> _Work to be completed_:
From the entries below, return exactly the lines beginning at the one that contains "kind of cell | share of synthesized area" and ending at the one that contains "22.5 | 0.00191 |", both of them included, and only those lines.

> _The records_:
/---

--- config.mk ---
export PLATFORM = sky130hd
export DESIGN_NAME = mmio_interconnect_flat
export DESIGN_NICKNAME = d
export VERILOG_FILES = /design/src/rtl/mmio_interconnect_if.sv /design/src/rtl/mmio_interconnect.sv /design/src/flat_wrapper.sv
export SDC_FILE = /design/constraint.sdc
export NUM_CORES = 1
export LEC_CHECK = 0
export CORE_AREA = 2 2 186 188
export CTS_CLUSTER_DIAMETER = 60
export DETAILED_ROUTE_END_ITERATION = 12
export DIE_AREA = 0 0 188 190
export MAX_ROUTING_LAYER = met4
export PLACE_DENSITY = 0.59
export SYNTH_ARGS = -nofsm -noshare
export SYNTH_HDL_FRONTEND = slang
export SYNTH_SLANG_ARGS = --single-unit
--- constraint.sdc ---
create_clock -name clk -period 4.2 [get_ports clk]
set_clock_uncertainty 0.2 [all_clocks]
set_input_delay 1.05 -clock clk [delete_from_list [all_inputs] [get_ports clk]]
set_output_delay 1.05 -clock clk [all_outputs]
set_load 0.005 [all_outputs]
--- src/rtl/mmio_interconnect_if.sv ---
// Bus bundle between the core data port, the MMIO fabric and its slaves.
// The fabric uses the slave modport; the core/peripheral side uses master.
interface mmio_interconnect_if #(
    parameter int N_SLAVES = 8,
    parameter int DATA_W   = 32,
    parameter int ADDR_W   = 32
);
    logic                         m_read;
    logic                         m_write;
    logic [ADDR_W-1:0]            m_addr;
    logic [DATA_W-1:0]            m_wdata;
    logic [DATA_W-1:0]            m_rdata;
    logic                         m_ready;
    logic                         m_err;
    logic [N_SLAVES-1:0]          s_cs;
    logic                         s_read;
    logic                         s_write;
    logic [ADDR_W-1:0]            s_addr;
    logic [DATA_W-1:0]            s_wdata;
    logic [N_SLAVES*DATA_W-1:0]   s_rdata;
    logic [N_SLAVES-1:0]          s_ready;

    modport slave (
        input  m_read, m_write, m_addr, m_wdata, s_rdata, s_ready,
        output m_rdata, m_ready, m_err,
        output s_cs, s_read, s_write, s_addr, s_wdata
    );

    modport master (
        output m_read, m_write, m_addr, m_wdata, s_rdata, s_ready,
        input  m_rdata, m_ready, m_err,
        input  s_cs, s_read, s_write, s_addr, s_wdata
    );
endinterface

--- src/rtl/mmio_interconnect.sv ---
// Registered MMIO fabric: IDLE/ACCESS/RESP engine with wait states and timeout.
// Define MMIO_ERR_LOG_EN to build the error address/count log.
module mmio_interconnect #(
    parameter int N_SLAVES = 8,
    parameter int DATA_W   = 32,
    parameter int ADDR_W   = 32,
    parameter int SEL_LSB  = 12,
    parameter int SEL_W    = 4,
    parameter int TIMEOUT  = 15
) (
    input  logic              clk,
    input  logic              rst,
    mmio_interconnect_if.slave bus,
    output logic [ADDR_W-1:0] err_addr,
    output logic [7:0]        err_count
);

    localparam int CNT_W = (TIMEOUT > 0) ? $clog2(TIMEOUT + 1) : 1;

    typedef enum logic [1:0] {
        IDLE,
        ACCESS,
        RESP
    } state_t;

    state_t              state_q, state_d;
    logic [N_SLAVES-1:0] cs_q, cs_d;
    logic                rd_q, rd_d;
    logic                wr_q, wr_d;
    logic [ADDR_W-1:0]   addr_q, addr_d;
    logic [DATA_W-1:0]   wdata_q, wdata_d;
    logic [DATA_W-1:0]   rdata_q, rdata_d;
    logic                ready_q, ready_d;
    logic                err_q, err_d;
    logic [CNT_W-1:0]    cnt_q, cnt_d;
    logic [SEL_W-1:0]    idx_q, idx_d;

    logic [SEL_W-1:0]    req_idx;
    logic                req_ok;
    logic [N_SLAVES-1:0] req_onehot;
    logic [DATA_W-1:0]   sel_rdata;
    logic                sel_ready;
    logic                tmo_hit;

    assign req_idx = bus.m_addr[SEL_LSB+SEL_W-1:SEL_LSB];
    assign req_ok  = (32'(req_idx) < N_SLAVES);
    assign tmo_hit = (TIMEOUT != 0) && (cnt_q == CNT_W'(TIMEOUT));

    always_comb begin
        req_onehot = '0;
        sel_rdata  = '0;
        sel_ready  = 1'b0;
        for (int i = 0; i < N_SLAVES; i++) begin
            req_onehot[i] = (req_idx == SEL_W'(i));
            if (idx_q == SEL_W'(i)) begin
                sel_rdata = bus.s_rdata[i*DATA_W +: DATA_W];
                sel_ready = bus.s_ready[i];
            end
        end
    end

    always_comb begin
        state_d = state_q;
        cs_d    = cs_q;
        rd_d    = rd_q;
        wr_d    = wr_q;
        addr_d  = addr_q;
        wdata_d = wdata_q;
        rdata_d = rdata_q;
        ready_d = 1'b0;
        err_d   = 1'b0;
        cnt_d   = cnt_q;
        idx_d   = idx_q;
        unique case (state_q)
            IDLE: begin
                if (bus.m_read || bus.m_write) begin
                    addr_d  = bus.m_addr;
                    wdata_d = bus.m_wdata;
                    idx_d   = req_idx;
                    cnt_d   = '0;
                end
                unique case (1'b1)
                    bus.m_read && bus.m_write: begin
                        state_d = RESP;
                        ready_d = 1'b1;
                        err_d   = 1'b1;
                        rdata_d = '0;
                    end
                    bus.m_read ^ bus.m_write: begin
                        if (req_ok) begin
                            state_d = ACCESS;
                            cs_d    = req_onehot;
                            rd_d    = bus.m_read;
                            wr_d    = bus.m_write;
                        end else begin
                            state_d = RESP;
                            ready_d = 1'b1;
                            err_d   = 1'b1;
                            rdata_d = '0;
                        end
                    end
                    default: ;
                endcase
            end
            ACCESS: begin
                // Only the selected slave's ready counts; it wins over timeout.
                if (sel_ready) begin
                    state_d = RESP;
                    ready_d = 1'b1;
                    rdata_d = rd_q ? sel_rdata : '0;
                    cs_d    = '0;
                    rd_d    = 1'b0;
                    wr_d    = 1'b0;
                end else if (tmo_hit) begin
                    state_d = RESP;
                    ready_d = 1'b1;
                    err_d   = 1'b1;
                    rdata_d = '0;
                    cs_d    = '0;
                    rd_d    = 1'b0;
                    wr_d    = 1'b0;
                end else begin
                    cnt_d = cnt_q + 1'b1;
                end
            end
            RESP: begin
                state_d = IDLE;
                cnt_d   = '0;
            end
            default: state_d = IDLE;
        endcase
    end

    always_ff @(posedge clk) begin
        if (!rst) begin
            state_q <= IDLE;
            cs_q    <= '0;
            rd_q    <= 1'b0;
            wr_q    <= 1'b0;
            addr_q  <= '0;
            wdata_q <= '0;
            rdata_q <= '0;
            ready_q <= 1'b0;
            err_q   <= 1'b0;
            cnt_q   <= '0;
            idx_q   <= '0;
        end else begin
            state_q <= state_d;
            cs_q    <= cs_d;
            rd_q    <= rd_d;
            wr_q    <= wr_d;
            addr_q  <= addr_d;
            wdata_q <= wdata_d;
            rdata_q <= rdata_d;
            ready_q <= ready_d;
            err_q   <= err_d;
            cnt_q   <= cnt_d;
            idx_q   <= idx_d;
        end
    end

    assign bus.s_cs    = cs_q;
    assign bus.s_read  = rd_q;
    assign bus.s_write = wr_q;
    assign bus.s_addr  = addr_q;
    assign bus.s_wdata = wdata_q;
    assign bus.m_rdata = rdata_q;
    assign bus.m_ready = ready_q;
    assign bus.m_err   = err_q;

`ifdef MMIO_ERR_LOG_EN
    logic [ADDR_W-1:0] elog_addr_q;
    logic [7:0]        elog_cnt_q;

    always_ff @(posedge clk) begin
        if (!rst) begin
            elog_addr_q <= '0;
            elog_cnt_q  <= '0;
        end else if (state_q == RESP && err_q) begin
            elog_addr_q <= addr_q;
            if (elog_cnt_q != 8'hFF) begin
                elog_cnt_q <= elog_cnt_q + 8'd1;
            end
        end
    end

    assign err_addr  = elog_addr_q;
    assign err_count = elog_cnt_q;
`else
    assign err_addr  = '0;
    assign err_count = '0;
`endif

endmodule

--- src/flat_wrapper.sv ---
// flat-port wrapper written by rule: the top's interface ports become plain ports
module mmio_interconnect_flat 
#(
    parameter int N_SLAVES = 8,
    parameter int DATA_W   = 32,
    parameter int ADDR_W   = 32,
    parameter int SEL_LSB  = 12,
    parameter int SEL_W    = 4,
    parameter int TIMEOUT  = 15
)
  (clk, rst, err_addr, err_count, bus_m_read, bus_m_write, bus_m_addr, bus_m_wdata, bus_s_rdata, bus_s_ready, bus_m_rdata, bus_m_ready, bus_m_err, bus_s_cs, bus_s_read, bus_s_write, bus_s_addr, bus_s_wdata);
  mmio_interconnect_if #(.N_SLAVES(N_SLAVES), .DATA_W(DATA_W), .ADDR_W(ADDR_W)) bus_i ();
  input  logic clk;
  input  logic rst;
  output logic [ADDR_W-1:0] err_addr;
  output logic [7:0] err_count;
  input wire logic [$bits(bus_i.m_read)-1:0] bus_m_read;
  input wire logic [$bits(bus_i.m_write)-1:0] bus_m_write;
  input wire logic [$bits(bus_i.m_addr)-1:0] bus_m_addr;
  input wire logic [$bits(bus_i.m_wdata)-1:0] bus_m_wdata;
  input wire logic [$bits(bus_i.s_rdata)-1:0] bus_s_rdata;
  input wire logic [$bits(bus_i.s_ready)-1:0] bus_s_ready;
  output wire logic [$bits(bus_i.m_rdata)-1:0] bus_m_rdata;
  output wire logic [$bits(bus_i.m_ready)-1:0] bus_m_ready;
  output wire logic [$bits(bus_i.m_err)-1:0] bus_m_err;
  output wire logic [$bits(bus_i.s_cs)-1:0] bus_s_cs;
  output wire logic [$bits(bus_i.s_read)-1:0] bus_s_read;
  output wire logic [$bits(bus_i.s_write)-1:0] bus_s_write;
  output wire logic [$bits(bus_i.s_addr)-1:0] bus_s_addr;
  output wire logic [$bits(bus_i.s_wdata)-1:0] bus_s_wdata;
  assign bus_i.m_read = bus_m_read;
  assign bus_i.m_write = bus_m_write;
  assign bus_i.m_addr = bus_m_addr;
  assign bus_i.m_wdata = bus_m_wdata;
  assign bus_i.s_rdata = bus_s_rdata;
  assign bus_i.s_ready = bus_s_ready;
  assign bus_m_rdata = bus_i.m_rdata;
  assign bus_m_ready = bus_i.m_ready;
  assign bus_m_err = bus_i.m_err;
  assign bus_s_cs = bus_i.s_cs;
  assign bus_s_read = bus_i.s_read;
  assign bus_s_write = bus_i.s_write;
  assign bus_s_addr = bus_i.s_addr;
  assign bus_s_wdata = bus_i.s_wdata;
  mmio_interconnect #(.N_SLAVES(N_SLAVES), .DATA_W(DATA_W), .ADDR_W(ADDR_W), .SEL_LSB(SEL_LSB), .SEL_W(SEL_W), .TIMEOUT(TIMEOUT)) u_core (.clk(clk), .rst(rst), .bus(bus_i), .err_addr(err_addr), .err_count(err_count));
endmodule
==> results.txt, run 1 <==
----------------------------------------------------
[Clock network]
  H-tree depth ... 4
  Clock root buffer master ... sky130_fd_sc_hd__clkbuf_16
  Clk Latency, worst-skew pair ... 0.43 ns
  Deepest clock path buffer count ... 2
  CTS buffer count ... 17
  Setup repair bufs after CTS ... 0
  CTS tree ... done
  Clock-pin transition on the worst setup and hold timing paths ... 0.05 ns
  Number of gates resized after cts ... 0
  Number of buffers inserted for hold repair after clock tree synthesis ... 0
  Clock sinks ... about 110

[Critical path]
  Cell with the biggest individual delay on the critical path ... sky130_fd_sc_hd__or3_2
  R2R cell count ... 6
  Startpoint types ... input port
  Destination of the worst register-to-register timing path ... u_core.bus.m_rdata[1]
  Register-to-register setup slack ... ~1.3 ns
  Highest cell delay on the worst timing path ... roughly 0.83 ns
  Startpoint of the lowest-slack register-to-register path ... u_core.idx_q[1]
  Endpoint kind of the worst setup timing path ... flip-flop
  Worst endpoint required time ... approximately 4.4 ns
  Kind of critical path ... in -> reg
  Crit path max fanout ... 32
  Chain of cells forming the critical path ... clkdlybuf4s50_1, a21oi_1, a2111oi_2, a21oi_1, or3_2, o2bb2ai_1
  Crit path DAT ... about 3.3 ns
  CP dominant cell by count ... sky130_fd_sc_hd__a21oi_1

[Min path]
  Worst Hold Path EP ... u_core.bus.s_addr[9]
  Hold depth ... 2
  Worst Hold Launch ... u_core.bus.s_addr[9]
  Hold crit path type ... reg -> reg

[Timing]
  Worst Hold Slack ... 0.252 ns
  Max frequency ... between 300 and 400 MHz
  Count of endpoints failing setup in the final report ... 0
  RSZ-0062 raised after global routing ... false
  Final Worst Setup Slack ... around 1.1 ns
  Max Slew Vio Count ... 0
  Final count of hold timing violations ... 0
  Clock period minus worst slack ... between 3 and 4 ns
  Relative max-transition margin ... 0.466
  TNS Setup ... 0 ns
  Transition time at the pin with the least slew margin ... about 0.8 ns
  Period utilisation layout ... 0.746

[Placed design]
  HPWL reported at the end of detailed placement ... roughly 23 mm
  Placer Congestion ... ~0.8
  DP Worst Slack ... approximately 0.62 ns
  Input/output buffers ... ~440

[Routing]
  Via count ... just under 7,000
  Wire length reported by the detailed router ... a little under 30 mm
  Detailed route wirelength on metal3 ... approximately 2.4 mm
  Iter 0 DRT Violations ... just under 200
  Top metal layer carrying routed signals ... met4
  Average routed wire per standard cell ... roughly 19 um
  Number of vias per cell ... approximately 4.3
  Drc violations ... 0
  Pre-antenna DRT Iters ... 6
  Met2 routed WL ... approximately 14 mm
  Routed metal-1 wire length ... between 10 and 15 mm
  Antenna-violating nets left ... 0

[Floorplan]
  Floorplan die height ... between 150 and 200 um
  Full die area ... ~36,000 um^2
  I/O pin total ... 480
  Starting Density ... 0.191
  Row count ... 68
  Placeable core area ... about 34,000 um^2
  Width of the die ... ~190 um

[Global routing]
  Vias in the first global route ... roughly 6,900
  Number of antenna violations at the first check in global routing ... 5
  First-pass GRT wire length ... ~42 mm
  Remaining global-route overflow ... 0
  Overall global routing resource usage ... 0.164
  Pin count of the biggest net entering global routing ... 65

[Logic synthesis]
  Asr flop ratio synth ... 0
  Register bit total from synthesis ... 114
  Top flip-flop cell by instance count after synthesis ... sky130_fd_sc_hd__dfxtp_1
  Post-synthesis cell area ... between 6000 and 7000 um^2
  Number of flops mapped to enable cells by yosys ... 0
  Cell with the most instances after synthesis ... sky130_fd_sc_hd__nand2_1
  Syn Area/Cell ... around 9.6 um^2
  Area share of the largest cell type after synthesis ... 0.352
  Ranking of synthesized cells by area ... sky130_fd_sc_hd__dfxtp_1, sky130_fd_sc_hd__mux4_2, sky130_fd_sc_hd__nand2_1
  Post-synthesis cell count ... about 680
  Leading cell types by count after synthesis ... sky130_fd_sc_hd__nand2_1, sky130_fd_sc_hd__dfxtp_1, sky130_fd_sc_hd__a21oi_1
  Top cell type by total area after synthesis ... sky130_fd_sc_hd__dfxtp_1
  Yosys warning count ... 0
  Sequential-to-total area share from yosys stat ... 0.352
  Number of distinct library cell variants in the gate-level netlist after synthesis ... 52

[Power and ir drop]
  VDD IR max ... roughly 0.00031 V
  Leakage power summed over all cells ... 4.31 nW
  Ratio of total power to cell area ... about 320 nW/um^2
  Sequential power share ... 0.319
  Net Sw Power ... roughly 1.1 mW
  Clock power share ... 0.393
  Internal power summed over all cells ... 2.74 mW
  Overall power after layout ... ~3.8 mW
  Switching part of the total power ... 0.278
  Fraction of power consumed by combinational cells ... 0.288

[Finish]
  Fill cell count ... ~3,400
  Layout overhead on the synthesized area ... 81.5%
  Layout net count ... ~1,400
  Ratio of cells with drive above 1 in the final layout ... 0.112

[Status]
  Outcome ... finished clean

[Flow run]
  Max-cap viol count ... 0

----------------------------------------------------
[through the flow]
step | util | cells | instance area (um^2)
final | 0.347 | 1563 | 11800
after global routing | 0.347 | 1563 | 11800
after CTS | 0.346 | 1558 | 11800
after detailed placement | 0.329 | 1526 | 11200
after global placement | 0.329 | 1526 | 11200
after floorplan | - | 716 | 6630
[kinds of logic after synthesis]
kind of cell | share of synthesized area
AOI/OAI and AO/OA | 0.179
muxes | 0.242
buffers and inverters | 0.0907
and+or+nand+nor | 0.130
DFF | 0.352
adders and majority gates | 0.00579
other | 0.000578
[worst max-delay path: cells and delay by family]
kind	cells	cell delay (ns)
AO/OA/AOI/OAI	4	0.90
buffers and inverters	1	0.48
AND/OR/NAND/NOR	1	0.83
[routing by layer]
layer / GRT usage / up-vias
li1: - / 3230
met1: 0.189 / 3187
met2: 0.270 / 292
met3: 0.0542 / 22
met4: 0.0536 / 0
met5: - / -
[power by group through the flow]
stage	combinational [mW]	sequential, mW	clock (mW)
after global placement	1.10	1.23	0
after detailed placement	1.11	1.24	0
final	1.09	1.21	1.49
after CTS	1.11	1.21	1.55
after floorplan	0.541	1.22	0
after global routing	1.19	1.22	1.59
[registers in the layout (all words and copies together), names as in the netlist]
register            cells
u_core.bus.m_rdata     32
u_core.bus.s_wdata     32
u_core.bus.s_addr      29
u_core.bus.s_cs         8
u_core.cnt_q            4
u_core.idx_q            3
u_core.state_q          2
u_core.bus.m_err        1
u_core.bus.m_ready      1
u_core.bus.s_read       1
u_core.bus.s_write      1
[cell type report]
| cell class | count | area (um^2) | share of cell area |
|---|---|---|---|
| Timing Repair Buffer | 451 | 4500 | 0.382 |
| Multi-Input combinational cell | 500 | 3780 | 0.321 |
| Sequential cell | 114 | 2290 | 0.194 |
| Tap cell | 455 | 569 | 0.0483 |
| Clock buffer | 24 | 502 | 0.0426 |
| Clock inverter | 8 | 101 | 0.00861 |
| Inverter | 6 | 22.5 | 0.00191 |
| Antenna cell | 5 | 12.5 | 0.00106 |
[worst max-delay path by stage]
stage                        start                      to  slack [ns]  cells past startpoint
floorplan              bus_m_write      u_core.bus.s_cs[6]        1.44                      6
global placement    bus_s_ready[6]  u_core.bus.m_rdata[21]        0.69                      6
detailed placement  bus_s_ready[6]  u_core.bus.m_rdata[30]        0.62                      6
CTS                 bus_s_ready[6]   u_core.bus.m_rdata[1]        1.07                      6
global route        bus_s_ready[6]   u_core.bus.m_rdata[1]        0.91                      6
finish              bus_s_ready[6]   u_core.bus.m_rdata[1]        1.07                      6
[layout by cell type, fill, tap and decap left out, types with 3 or more instances in the layout]
cell	Yosys	final
sky130_fd_sc_hd__dfxtp_1	114	112
sky130_fd_sc_hd__nor3_1	6	5
sky130_fd_sc_hd__ha_1	3	3
sky130_fd_sc_hd__o31ai_1	3	3
sky130_fd_sc_hd__buf_4	42	11
sky130_fd_sc_hd__o2bb2ai_2	10	10
sky130_fd_sc_hd__o21ai_0	15	15
sky130_fd_sc_hd__or3_1	6	4
sky130_fd_sc_hd__o22ai_1	6	6
sky130_fd_sc_hd__o2bb2ai_1	33	33
sky130_fd_sc_hd__mux4_2	48	48
sky130_fd_sc_hd__nor2_1	6	6
sky130_fd_sc_hd__clkbuf_8	0	5
sky130_fd_sc_hd__nand2_1	149	149
sky130_fd_sc_hd__clkdlybuf4s50_1	0	439
sky130_fd_sc_hd__diode_2	0	5
sky130_fd_sc_hd__clkbuf_16	0	17
sky130_fd_sc_hd__a21oi_1	74	73
sky130_fd_sc_hd__mux2_2	9	9
sky130_fd_sc_hd__nor2b_1	5	5
sky130_fd_sc_hd__inv_1	5	3
sky130_fd_sc_hd__conb_1	1	40
sky130_fd_sc_hd__nand2b_1	6	6
sky130_fd_sc_hd__clkinvlp_4	0	3
sky130_fd_sc_hd__nand3_1	9	9
sky130_fd_sc_hd__mux2i_1	39	39
Power figures use the tool's default switching activity.
==> run 2: changes to the inputs <==
--- a/config.mk
+++ b/config.mk
@@ -5,12 +5,12 @@
 export SDC_FILE = /design/constraint.sdc
 export NUM_CORES = 1
 export LEC_CHECK = 0
-export CORE_AREA = 2 2 186 188
+export CORE_AREA = 2 2 187 189
 export CTS_CLUSTER_DIAMETER = 60
 export DETAILED_ROUTE_END_ITERATION = 12
-export DIE_AREA = 0 0 188 190
+export DIE_AREA = 0 0 189 191
 export MAX_ROUTING_LAYER = met4
-export PLACE_DENSITY = 0.59
+export PLACE_DENSITY = 0.61
 export SYNTH_ARGS = -nofsm -noshare
 export SYNTH_HDL_FRONTEND = slang
 export SYNTH_SLANG_ARGS = --single-unit
==> constraint.sdc (replaced) <==
create_clock -name clk -period 2.6 [get_ports clk]
set_clock_uncertainty 0.2 [all_clocks]
set_input_delay 0.65 -clock clk [delete_from_list [all_inputs] [get_ports clk]]
set_output_delay 0.65 -clock clk [all_outputs]
set_load 0.005 [all_outputs]
==> run 2 against run 1 <==
Power increased by 68%. Critical path depth decreased by 5. Wire length increased by 3.8%. Sequential power increased by 61%. Flip-flop and latch count unchanged. Non-clock buffer count increased by 23. Combinational power increased by 72%. Via count increased by 2.4%. Worst hold slack about the same.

\---

> _Response to the exercise_:
kind of cell | share of synthesized area
AOI/OAI and AO/OA | 0.179
muxes | 0.242
buffers and inverters | 0.0907
and+or+nand+nor | 0.130
DFF | 0.352
adders and majority gates | 0.00579
other | 0.000578
[worst max-delay path: cells and delay by family]
kind	cells	cell delay (ns)
AO/OA/AOI/OAI	4	0.90
buffers and inverters	1	0.48
AND/OR/NAND/NOR	1	0.83
[routing by layer]
layer / GRT usage / up-vias
li1: - / 3230
met1: 0.189 / 3187
met2: 0.270 / 292
met3: 0.0542 / 22
met4: 0.0536 / 0
met5: - / -
[power by group through the flow]
stage	combinational [mW]	sequential, mW	clock (mW)
after global placement	1.10	1.23	0
after detailed placement	1.11	1.24	0
final	1.09	1.21	1.49
after CTS	1.11	1.21	1.55
after floorplan	0.541	1.22	0
after global routing	1.19	1.22	1.59
[registers in the layout (all words and copies together), names as in the netlist]
register            cells
u_core.bus.m_rdata     32
u_core.bus.s_wdata     32
u_core.bus.s_addr      29
u_core.bus.s_cs         8
u_core.cnt_q            4
u_core.idx_q            3
u_core.state_q          2
u_core.bus.m_err        1
u_core.bus.m_ready      1
u_core.bus.s_read       1
u_core.bus.s_write      1
[cell type report]
| cell class | count | area (um^2) | share of cell area |
|---|---|---|---|
| Timing Repair Buffer | 451 | 4500 | 0.382 |
| Multi-Input combinational cell | 500 | 3780 | 0.321 |
| Sequential cell | 114 | 2290 | 0.194 |
| Tap cell | 455 | 569 | 0.0483 |
| Clock buffer | 24 | 502 | 0.0426 |
| Clock inverter | 8 | 101 | 0.00861 |
| Inverter | 6 | 22.5 | 0.00191 |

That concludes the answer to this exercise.